Böle bardak kırılıyor ama sen israrla o bardaktan su icmeye calisiyorsun. Icemezsin yada icebilsen de canini yakar ama denemeye deger goruyorsun. Bardagi yapistirmaya toplamaya calisiyorsun. Ama bardak bunu istemezse sen denedikce tekrar dagilir.
Bu isin edebi kismiydi.
Birini seviyosun. Goruyorsun yada gormuyorsun (!) Diyorsun ki evet budur. Sonra noluyor agzina siciliyor. Ve sen israrla sicabilme riskini goze aliyorsun.

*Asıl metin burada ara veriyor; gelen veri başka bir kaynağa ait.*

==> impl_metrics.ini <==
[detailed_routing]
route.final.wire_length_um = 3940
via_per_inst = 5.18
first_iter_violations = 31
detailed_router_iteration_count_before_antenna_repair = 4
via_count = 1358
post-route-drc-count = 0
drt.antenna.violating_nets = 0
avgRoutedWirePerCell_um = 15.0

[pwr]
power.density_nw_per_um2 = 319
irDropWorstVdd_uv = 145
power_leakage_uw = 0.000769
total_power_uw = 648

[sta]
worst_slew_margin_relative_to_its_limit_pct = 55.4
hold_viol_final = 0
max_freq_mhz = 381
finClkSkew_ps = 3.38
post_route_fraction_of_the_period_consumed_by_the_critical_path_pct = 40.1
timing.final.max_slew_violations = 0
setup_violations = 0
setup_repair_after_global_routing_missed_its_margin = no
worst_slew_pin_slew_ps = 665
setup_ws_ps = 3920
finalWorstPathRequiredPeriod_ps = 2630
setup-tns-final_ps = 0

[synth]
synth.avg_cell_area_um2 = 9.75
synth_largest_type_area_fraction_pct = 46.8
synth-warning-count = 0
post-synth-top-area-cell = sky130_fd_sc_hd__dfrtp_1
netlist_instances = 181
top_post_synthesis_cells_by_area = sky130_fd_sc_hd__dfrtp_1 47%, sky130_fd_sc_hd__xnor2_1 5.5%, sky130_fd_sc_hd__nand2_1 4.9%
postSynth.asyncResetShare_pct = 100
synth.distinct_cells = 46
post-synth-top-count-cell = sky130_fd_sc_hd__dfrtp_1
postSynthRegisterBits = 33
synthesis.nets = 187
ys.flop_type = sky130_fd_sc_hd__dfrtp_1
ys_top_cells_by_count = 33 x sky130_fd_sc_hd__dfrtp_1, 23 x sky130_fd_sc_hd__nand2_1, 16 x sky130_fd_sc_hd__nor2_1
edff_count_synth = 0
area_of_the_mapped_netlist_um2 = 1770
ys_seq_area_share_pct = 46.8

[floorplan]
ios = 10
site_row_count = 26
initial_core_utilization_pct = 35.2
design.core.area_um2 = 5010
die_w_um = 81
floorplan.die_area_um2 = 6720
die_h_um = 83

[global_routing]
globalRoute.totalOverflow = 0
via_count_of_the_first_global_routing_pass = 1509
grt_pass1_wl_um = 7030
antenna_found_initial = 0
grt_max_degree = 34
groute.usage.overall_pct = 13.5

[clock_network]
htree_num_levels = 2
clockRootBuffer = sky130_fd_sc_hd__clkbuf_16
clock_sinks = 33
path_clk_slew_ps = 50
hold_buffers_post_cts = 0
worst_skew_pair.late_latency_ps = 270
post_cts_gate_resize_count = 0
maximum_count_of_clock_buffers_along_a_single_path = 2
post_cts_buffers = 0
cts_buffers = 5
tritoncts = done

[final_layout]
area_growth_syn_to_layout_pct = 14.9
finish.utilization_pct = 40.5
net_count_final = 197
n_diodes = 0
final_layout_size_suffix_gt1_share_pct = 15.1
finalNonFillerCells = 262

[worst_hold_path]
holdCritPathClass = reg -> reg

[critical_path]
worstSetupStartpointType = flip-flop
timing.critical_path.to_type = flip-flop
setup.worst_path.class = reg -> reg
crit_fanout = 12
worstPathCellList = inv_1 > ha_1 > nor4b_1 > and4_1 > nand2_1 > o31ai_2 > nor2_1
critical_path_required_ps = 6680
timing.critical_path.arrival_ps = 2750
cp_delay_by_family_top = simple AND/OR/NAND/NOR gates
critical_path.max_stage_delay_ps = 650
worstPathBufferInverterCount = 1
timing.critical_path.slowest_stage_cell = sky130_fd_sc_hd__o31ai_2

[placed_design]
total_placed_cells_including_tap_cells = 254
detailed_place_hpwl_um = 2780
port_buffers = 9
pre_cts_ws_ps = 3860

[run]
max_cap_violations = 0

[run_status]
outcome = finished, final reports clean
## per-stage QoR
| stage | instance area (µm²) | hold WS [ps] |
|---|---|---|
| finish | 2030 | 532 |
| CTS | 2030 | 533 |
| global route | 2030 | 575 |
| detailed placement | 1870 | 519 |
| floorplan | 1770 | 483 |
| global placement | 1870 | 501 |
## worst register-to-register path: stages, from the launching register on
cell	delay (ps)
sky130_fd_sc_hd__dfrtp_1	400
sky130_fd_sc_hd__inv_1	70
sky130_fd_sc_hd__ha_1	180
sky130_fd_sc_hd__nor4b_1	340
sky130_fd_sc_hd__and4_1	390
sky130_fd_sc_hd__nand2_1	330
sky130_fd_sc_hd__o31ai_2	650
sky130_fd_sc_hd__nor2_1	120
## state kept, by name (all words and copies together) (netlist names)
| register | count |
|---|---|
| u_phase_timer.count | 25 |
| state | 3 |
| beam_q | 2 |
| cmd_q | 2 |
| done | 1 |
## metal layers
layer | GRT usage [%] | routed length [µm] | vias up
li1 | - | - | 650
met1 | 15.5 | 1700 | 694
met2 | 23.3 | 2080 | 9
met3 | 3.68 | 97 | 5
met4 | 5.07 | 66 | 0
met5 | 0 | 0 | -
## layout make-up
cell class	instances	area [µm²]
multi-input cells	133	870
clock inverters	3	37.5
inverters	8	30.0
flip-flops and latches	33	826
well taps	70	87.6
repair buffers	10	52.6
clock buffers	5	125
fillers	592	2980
<file path="src/rtl/fa_bist.sv">
// Self-test sequencer for a 1-bit full adder: walks all eight {A,B,Cin} vectors,
// checks sum/carry after a settle delay and reports verdict, error count and first failure.
module fa_bist #(
  parameter int unsigned SETTLE = 2
) (
  input  logic       iClk,
  input  logic       iRst,
  input  logic       iStart,
  output logic       oA,
  output logic       oB,
  output logic       oCi,
  input  logic       iS,
  input  logic       iCo,
  output logic       oBusy,
  output logic       oDone,
  output logic       oPass,
  output logic [3:0] oErrCnt,
  output logic [2:0] oFailVec,
  output logic       oFailValid
);

  typedef enum logic [1:0] {st_idle, st_drive, st_check, st_done} state_t;

  localparam logic [3:0] LastCnt = 4'(SETTLE - 1);

  state_t     state;
  logic [2:0] vec;
  logic [3:0] cnt;
  logic       exp_s;
  logic       exp_co;
  logic       mismatch;

  // Stimulus comes straight from the vector register, so it is glitch-free.
  assign {oA, oB, oCi} = vec;

  always_comb begin
    exp_s    = ^vec;
    exp_co   = (vec[2] & vec[1]) | (vec[2] & vec[0]) | (vec[1] & vec[0]);
    mismatch = (iS != exp_s) || (iCo != exp_co);
  end

  always_ff @(posedge iClk or posedge iRst) begin
    if (iRst) begin
      state      <= st_idle;
      vec        <= 3'b000;
      cnt        <= 4'd0;
      oBusy      <= 1'b0;
      oDone      <= 1'b0;
      oPass      <= 1'b0;
      oErrCnt    <= 4'd0;
      oFailVec   <= 3'b000;
      oFailValid <= 1'b0;
    end else begin
      unique case (state)
        st_idle: begin
          vec   <= 3'b000;
          oBusy <= 1'b0;
          oDone <= 1'b0;
          if (iStart) begin
            state      <= st_drive;
            oBusy      <= 1'b1;
            cnt        <= 4'd0;
            oErrCnt    <= 4'd0;
            oFailVec   <= 3'b000;
            oFailValid <= 1'b0;
            oPass      <= 1'b0;
          end
        end
        st_drive: begin
          if (cnt == LastCnt) begin
            state <= st_check;
          end else begin
            cnt <= cnt + 4'd1;
          end
        end
        st_check: begin
          if (mismatch) begin
            oErrCnt <= oErrCnt + 4'd1;
            if (!oFailValid) begin
              oFailVec   <= vec;
              oFailValid <= 1'b1;
            end
          end
          if (vec == 3'b111) begin
            state <= st_done;
            oBusy <= 1'b0;
            oDone <= 1'b1;
            // Verdict must include a mismatch found in this final check.
            oPass <= !mismatch && (oErrCnt == 4'd0);
            vec   <= 3'b000;
          end else begin
            state <= st_drive;
            vec   <= vec + 3'd1;
            cnt   <= 4'd0;
          end
        end
        st_done: begin
          oDone <= 1'b0;
          state <= st_idle;
        end
        default: state <= st_idle;
      endcase
    end
  end

endmodule

</file>
<file path="config.mk">
export PLATFORM = sky130hd
export DESIGN_NAME = fa_bist
export DESIGN_NICKNAME = d
export VERILOG_FILES = /design/src/rtl/fa_bist.sv
export SDC_FILE = /design/constraint.sdc
export NUM_CORES = 1
export LEC_CHECK = 0
export ABC_AREA = 1
export CAP_MARGIN = 40
export CORE_MARGIN = 2
export CORE_UTILIZATION = 48
export DETAILED_ROUTE_END_ITERATION = 7
export PLACE_DENSITY = 0.73
export SLEW_MARGIN = 25
export SYNTH_ARGS = -nofsm -noshare
export SYNTH_HDL_FRONTEND = slang
export SYNTH_SLANG_ARGS = --single-unit
</file>
<file path="constraint.sdc">
create_clock -name iClk -period 1.8 [get_ports iClk]
set_input_delay 0.27 -clock iClk [delete_from_list [all_inputs] [get_ports iClk]]
set_output_delay 0.27 -clock iClk [all_outputs]
set_load 0.01 [all_outputs]
</file>
=== Yosys cells after proc, flatten, opt, wreduce, memory -nomap -nowiden ===
Index checks and enable logic that the tools add are counted.

* RAM bits: 0
* Bits in latches: 0
* Bits in read-only memories: 0
* Memories: 0
* Flip-flop bits (word level): 20

* Multiply operators: 0
* Add/sub/neg operators: 3
* Shifts and indexed selects: 0
* Magnitude comparators: 0
* Bitwise logic cells: 5
* Divide/modulo/power cells: 0
* Muxes and demuxes: 26
* Reductions and logical operators: 17
* Equality and inequality tests: 14

{| class="wikitable"
|+ Operator list
! operator !! count
|-
| two-way mux 4 bit || 4
|-
| != test 2 bit, second input constant || 7
|-
| two-way mux 3 bit || 4
|-
| one-hot mux 3 bit (2 select lines) || 2
|-
| one-hot mux 4 bit (3 select lines) || 1
|-
| adder 4 x 1 -> 4 bit, second input constant || 2
|-
| one-hot mux 1 bit (2 select lines) || 4
|-
| one-hot mux 2 bit (4 select lines) || 1
|-
| one-hot mux 4 bit (2 select lines) || 1
|-
| AND reduction 4 bit || 2
|-
| two-way mux 1 bit || 6
|-
| two-way mux 2 bit || 3
|-
| AND reduction 2 bit || 3
|-
| AND reduction 3 bit || 2
|-
| == test 2 bit, second input constant || 2
|-
| == test 4 x 1 -> 1 bit, second input constant || 1
|-
| zero test 4 bit || 1
|-
| nonzero test 2 bit || 2
|-
| adder 3 x 1 -> 3 bit, second input constant || 1
|-
| AND 1 bit || 3
|-
| == test 3 bit, second input constant || 1
|-
| nonzero test 3 bit || 1
|-
| XOR reduction 3 bit || 1
|-
| == test 2 x 1 -> 1 bit, second input constant || 1
|-
| 7 further kinds || 9
|}

=== Logic depth before layout (Yosys ltp) ===
Gate-level depths: netlist of run 1.

* Word-level depth: 9
* Depth in mapped cells: 8
* Gate-level depth less buffers: 8

=== Least setup slack after synthesis of run 1 ===
No wires, ideal clock.

* Path type: register to register
* Start point: register vec[2]
* End point: register oErrCnt[2]
* Cell stages (with the launch flop): 8
* Slack: 202 ps
* Data arrival time: 1522 ps
* Buffers on the path: 0
* Period minus slack after synthesis: 1598 ps
* Required time: 1724 ps
* Cells stage by stage: dfrtp_1 fa_1 inv_1 a21oi_2 nand3_2 nand2_4 nand2_1 o21ai_1

* Word-level cells in the longest chain between the ends: 7
* Elaborated cells on any way between the ends: 10
* Those cells by class: eq/ne (3); bitwise (4); reduce/logical (3)

{| class="wikitable"
|+ Ends and longest elaborated chain
! item !! line !! text
|-
| start, declared || 27 || <nowiki>logic [2:0] vec;</nowiki>
|-
| start signal, assigned || 93 || <nowiki>vec <= vec + 3'd1;</nowiki>
|-
| AND 1 bit || 38 || <nowiki>exp_co = (vec[2] & vec[1]) | (vec[2] & vec[0]) | (vec[1] & vec[0]);</nowiki>
|-
| bitwise OR 1 bit (2 in a row) || 38 ||
|-
| != test 1 bit || 39 || <nowiki>mismatch = (iS != exp_s) || (iCo != exp_co);</nowiki>
|-
| logical OR 1 bit * || 39 ||
|-
| != test 2 bit (no line) * || n/a ||
|-
| AND reduction 3 bit (no line) * || n/a ||
|-
| end signal, assigned || 78 || <nowiki>oErrCnt <= oErrCnt + 4'd1;</nowiki>
|-
| end, declared || 17 || <nowiki>output logic [3:0] oErrCnt,</nowiki>
|}

Every way passes the cells marked *; elsewhere a longest branch is shown, timed or not.
A chain may end at the register's enable or synchronous reset.

=== Worst setup path in the final report of run 1 ===
* Start point: register vec[2]
* End point: register oErrCnt[0]

Same word-level chain as after synthesis.

==> results.cfg, run 1 <==
[critical_path]
cp.arrival_ns = 1.94
worstPathCellList = fa_1 -> inv_1 -> a21oi_2 -> nand3_4 -> nand2_4 -> nand2_1 -> o21ai_1
critical_path_class = reg2reg
max_stage_delay_ns = 0.56
crit_slowest_cell = fa_1
worst-path-buf-inv = 1
critPathTopFamily = adder cells
crit_path_max_fanout = 7
critPathCaptureType = register
critPathRequiredTime_ns = 2.04
worstSetupStartpointType = register

[timing]
fin_hold_ws_ns = 0.271
worst_slew_pin_slew_ns = 0.282
slew_headroom_pct = 81.1
drv_slew = 0
setup_viol = 0
hold_violations = 0
finalCritPeriodShare_pct = 94.4
clock_skew_ns = 0.00997
finalCriticalPeriod_ns = 1.70
fmax_mhz = 588

[detailed_routing]
drc_errors = 0
drt-pass1-iter-count = 4
dr.first_iter.drc_count = 13
detail-route-antenna-nets = 0
avgViaCountPerCell = 5.14
wl_per_cell_um = 12.5
wl_mm = 2.46
vias = 1007

[synthesis]
ys_ff_latch = 20
async_flop_share_pct = 100
syn_inst = 143
synth_top_area_share_pct = 42.7
seq_area_frac_synth_pct = 42.7
synth_top_cell_by_area = dfrtp_1
synth_area_um2 = 1170
synth_area_per_cell_um2 = 8.19
yosysWarnings = 0
synth_edf_count = 0
synth_nets = 160
synth_most_common_cell = nand2_1
synth_area_leaders = dfrtp_1 43%, ha_1 12%, nand2_1 11%
synth_ff_type = dfrtp_1
synth.distinct_cells = 21
netlist_top_cells_count = 35 x nand2_1, 22 x inv_1, 20 x dfrtp_1

[cts]
numClockSinks = 20
clockBufferDepth = 2
cts_tree = done
clock-root-buffer = clkbuf_4
cts_buffers = 3
htree_levels = 1
hold_buffers = 0
clock_latency_ns = 0.31
clk_pin_slew_ns = 0.12

[floorplan]
die_w_um = 53.4
fp.dieH_um = 53.4
start_util_pct = 51.9
rows = 17
die_area_um2 = 2850
core-area_um2 = 2250
pin_count = 19

[pwr]
p_seq_share_pct = 32.8
ir_drop_mv = 0.882
clockPowerShare_pct = 17.8
combPwrFrac_pct = 49.4
p_per_area_nw_per_um2 = 1420
p_int_mw = 1.20
p_leak_nw = 0.753
switchingPower_mw = 0.891
p_sw_share_pct = 42.6

[finish]
syn_to_final_growth_pct = 26.1
drive_above_1_share_pct = 8.93
final_core_util_pct = 65.5
num_antenna_cells = 0
final_nets = 186

[global_routing]
grt_max_degree = 21
grt_pass1_vias = 974
grt_use_total_pct = 19.9
antenna_found_initial = 0
grt_pass1_wl_mm = 4.09
grt_overflow = 0

[hold_path]
hp-class = in2async

[placed_design]
portBuffers = 18
gp_congestion = 0.716
dp_hpwl_mm = 1.81

[run_status]
status = completed

[flow_run]
max_cap_violations = 0
[timing repair]
item | in CTS | in global routing
gates resized for setup | 0 | 3
setup buffers | 0 | 1
endpoints found under the setup margin | 0 | 9
[state kept, by name, summed over array words and instances, names as in the netlist]
signal      count
vec             3
oFailValid      1
oPass           1
oDone           1
state           2
oFailVec        3
oErrCnt         4
cnt             4
oBusy           1
[stage by stage]
step | std cells | worst slack [ns] | area (µm²) | total power, mW | TNS, ns
floorplan | 143 | 0.202 | 1170 | 1.34 | 0
finish | 196 | 0.100 | 1480 | 2.09 | 0
global placement | 190 | 0.180 | 1400 | 1.64 | 0
detailed placement | 190 | 0.108 | 1400 | 1.68 | 0
global route | 196 | -0.0425 | 1480 | 2.29 | -0.155
CTS | 194 | 0.0826 | 1450 | 2.05 | 0
[cell usage in the layout, fill, tap and decap left out]
cell type        synthesis  layout
nor2_4                   1       2
buf_4                    0       3
o22ai_1                  1       1
dfrtp_2                  0       1
bufinv_16                0       1
xor2_1                   3       3
nand3_4                  0       1
inv_2                    1       1
nand2_4                  1       1
ha_1                    11      11
inv_1                   22      22
a21oi_1                  1       1
nand2_2                  0       1
nor2_1                  11      11
clkbuf_4                 0       3
a21oi_2                  1       1
nand4_1                  5       5
dfrtp_1                 20      19
o21ai_1                  5       5
fa_1                     1       1
clkdlybuf4s50_1          0      18
nand2_1                 35      35
o21ai_0                 13      13
nand3b_1                 1       1
nand3_1                  7       7
[cells by family (layout without fill, tap and decap cells)]
logic type | after synthesis | in the layout | share of synthesized area [%]
compound gates | 21 | 21 | 9.40
flops | 20 | 20 | 42.7
fa+ha+maj | 12 | 12 | 13.5
simple gates | 63 | 64 | 24.4
xor+xnor | 3 | 3 | 2.24
buf+inv | 24 | 48 | 7.80
[final cells by class]
cell class,instances,area [µm²]
fill,213,778
clock inverter,1,30.0
multi-input combinational,100,598
timing repair buffer,21,203
sequential,20,502
clock buffer,3,22.5
tap,28,35.0
inverter,23,86.3
[metal layers]
metal,track usage [%],routed length [µm],vias up
met1,23.9,1100,474
met5,0,0,-
met2,36.0,1240,23
met4,5.98,19,0
met3,3.11,93,4
li1,-,-,506
[power groups by stage]
stage               combinational [mW]  clock (mW)  sequential [mW]
floorplan                        0.631           0            0.707
global placement                 0.954           0            0.690
detailed placement               0.988           0            0.691
CTS                              0.996       0.377            0.682
global route                      1.19       0.388            0.710
finish                            1.03       0.372            0.686
[final timing paths]
kind                                         startpoint                 endpoint  slack, ns  depth (start not counted)
worst max-delay path                 vec[2]$_DFFE_PP0P_   oErrCnt[0]$_DFFE_PP0P_        0.1                          7
worst min-delay path                               iRst   oErrCnt[3]$_DFFE_PP0P_       0.27                          3
worst max register to register       vec[2]$_DFFE_PP0P_   oErrCnt[0]$_DFFE_PP0P_        0.1                          7
worst min register to register  oFailVec[0]$_DFFE_PP0P_  oFailVec[0]$_DFFE_PP0P_       0.50                          2
max in group asynchronous                          iRst       vec[1]$_DFFE_PP0P_       1.29                          3
min in group iClk               oFailVec[0]$_DFFE_PP0P_  oFailVec[0]$_DFFE_PP0P_       0.50                          2
[worst min-delay path, delay by kind of cell]
family | cells | cell delay, ns
buffers and inverters | 3 | 0.71
Note: power is estimated with default switching activity, not from simulation.
==> run 2, diff against run 1 <==
- REMOVE_ABC_BUFFERS: not set -> 1
- SLEW_MARGIN: 25 -> not set
==> results.cfg, run 2 (same netlist as run 1, synthesis figures left out) <==
[global_routing]
grt_pass1_vias = 976
grt_pass1_wl_mm = 4.02
grt_use_total_pct = 19.4
grt_max_degree = 21
antenna_found_initial = 0
grt_overflow = 0

[critical_path]
crit_cells = 6
critPathRequiredTime_ns = 2.00
reg2reg_depth = 6
worst-path-buf-inv = 1
crit_slowest_cell = fa_1
crit_path_max_fanout = 7
worstSetupStartpointType = register
worstPathCellList = fa_1 -> inv_1 -> a21oi_2 -> nand3_4 -> nand2_2 -> o21ai_1
critical_path_class = reg2reg
cp.arrival_ns = 1.89
critPathTopFamily = adder cells
critPathCaptureType = register
max_stage_delay_ns = 0.57

[timing]
setup_viol = 0
slew_headroom_pct = 80.8
hold_violations = 0
drv_slew = 0
worst_slew_pin_slew_ns = 0.287
clock_skew_ns = 0.00163
finalCriticalPeriod_ns = 1.69
finalCritPeriodShare_pct = 93.8
final.setup.tns_ns = 0
fin_hold_ws_ns = 0.281
setup_slack_ns = 0.112
fmax_mhz = 593

[pwr]
power_mw = 1.96
p_int_mw = 1.10
p_sw_share_pct = 43.9
combPwrFrac_pct = 51.5
switchingPower_mw = 0.860
ir_drop_mv = 0.885
clockPowerShare_pct = 13.5
p_leak_nw = 0.746
p_per_area_nw_per_um2 = 1350
p_seq_share_pct = 35.0

[finish]
layout_common_cells = 35 x nand2_1, 22 x inv_1, 20 x dfrtp_1
num_antenna_cells = 0
layout_commonest_cell = nand2_1
largestRegisters = cnt: 4 flops, oErrCnt: 4 flops
final_core_util_pct = 64.5
syn_to_final_growth_pct = 24.1
fill_cells = 200
drive_above_1_share_pct = 8.33
final_nets = 186

[detailed_routing]
drc_errors = 0
detail-route-antenna-nets = 0
drt-pass1-iter-count = 4
vias = 978
wl_mm = 2.32
wl_per_cell_um = 11.8
avgViaCountPerCell = 4.99
dr.first_iter.drc_count = 9

[cts]
cts_buffers = 3
cts_tree = done
htree_levels = 1
numClockSinks = 20
hold_buffers = 0
post_cts_buffers = 0
clockBufferDepth = 2
clk_pin_slew_ns = 0.12
cts_resized = 0
clock-root-buffer = clkbuf_4
clock_latency_ns = 0.30

[placed_design]
dp_slack_ns = 0.142
gp_congestion = 0.750
portBuffers = 18
dp_hpwl_mm = 1.78

[floorplan]
die_area_um2 = 2850
core-area_um2 = 2250
fp.dieH_um = 53.4
start_util_pct = 51.9
rows = 17
die_w_um = 53.4
pin_count = 19

[flow_run]
max_cap_violations = 0

[hold_path]
hp-class = in2async

[run_status]
status = completed
[run 2: power groups by stage]
stage                     clock network, mW  registers [mW]  logic, mW
final                                 0.264           0.686       1.01
after global routing                  0.284           0.704       1.15
after CTS                             0.274           0.686      0.995
after detailed placement                  0           0.694      0.990
after global placement                    0           0.689      0.965
after floorplan                           0           0.707      0.626
[run 2: worst min-delay path: stages]
cell and delay (ns):
clkdlybuf4s50_1 0.39, inv_1 0.05, buf_4 0.26
[run 2: worst paths after layout]
kind	start	endpoint	slack, ns
worst max-delay path	vec[2]$_DFFE_PP0P_	oFailValid$_DFFE_PP0P_	0.11
worst min-delay path	iRst	oErrCnt[3]$_DFFE_PP0P_	0.28
worst max register to register	vec[2]$_DFFE_PP0P_	oFailValid$_DFFE_PP0P_	0.11
worst min register to register	oFailVec[2]$_DFFE_PP0P_	oFailVec[2]$_DFFE_PP0P_	0.50
max in group asynchronous	iRst	oErrCnt[1]$_DFFE_PP0P_	1.30
min in group iClk	oFailVec[2]$_DFFE_PP0P_	oFailVec[2]$_DFFE_PP0P_	0.50
[run 2: routing by layer]
layer	GRT usage, %	routed length, µm	up-vias	part of all wire [%]
met4	7.69	16	0	0.69
met1	24.4	1080	451	47
met5	0	0	-	0
li1	-	-	507	-
met2	32.9	1150	18	50
met3	2.82	73	2	3.1
[run 2: metrics by stage]
stage	instance area [µm²]	std cells
2_1_floorplan	1170	142
3_3_place_gp	1400	191
3_5_place_dp	1400	191
4_1_cts	1440	195
5_1_grt	1450	196
6_report	1450	196
[run 2: final cells by class]
cell class | instances | area (µm²) | area share (%)
Sequential cell | 20 | 500 | 34.4
Inverter | 23 | 86.3 | 5.94
Clock buffer | 4 | 36.3 | 2.50
Multi-Input combinational cell | 100 | 593 | 40.8
Tap cell | 28 | 35.0 | 2.41
Timing Repair Buffer | 21 | 203 | 13.9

Hani bungee jumping yaparken bir iki sekiyorsun o adrenalin, o heyecan var ya, bayılıyorsun. Sonra üçüncüsünde yere sekerken ip kopuyor, yere çakılıyorsun.
sabah erkenden kalkmış, duşunu alıp en şık kıyafetlerini giymişsin. otobüs durağına gidip hiç gelmeyecek bir otobüsü beklemeye başlıyorsun. işte biz buna aşk diyoruz.
-lan olum küçükken sürpriz bir şekilde alınmış oyuncağın sende doğurduğu sevinci bildin mi?
--eee
-arefe günü bayramı beklerken sabırsızlanmayı, içinin içine sığmamasını bildin mi?
--ee yani
-sonra o oyuncaktan hevesini alamadan kırıldığı falan oldu mu?
--eehh eee
renkler herkes için nokta kom. o güne kadar yaşadığın bütün duyguların bir anda patladığını düşün böyle böğrüne böğrüne, sanki ılık bi mayıs sabahında kar yağıyo, gözlerin görme duyu organı olarak değil de sanki işitme işine yardım etmiş o ana kadar çünkü ne renkler eski renkler ne de ışık eskisi gibi karanlık. kaybedince yanarsın ağlarsın belki çeker kafana sıkarsın ama aşkı tatmadan ölmemek lazım be.
Bu zamana kadar aklında olan tüm düşünceleri sil demek gibi. Aşık olunca düşüncelerin değişiyor ve eski mantığın olmuyor. Şayet kişi malsa zaten vardır birileri.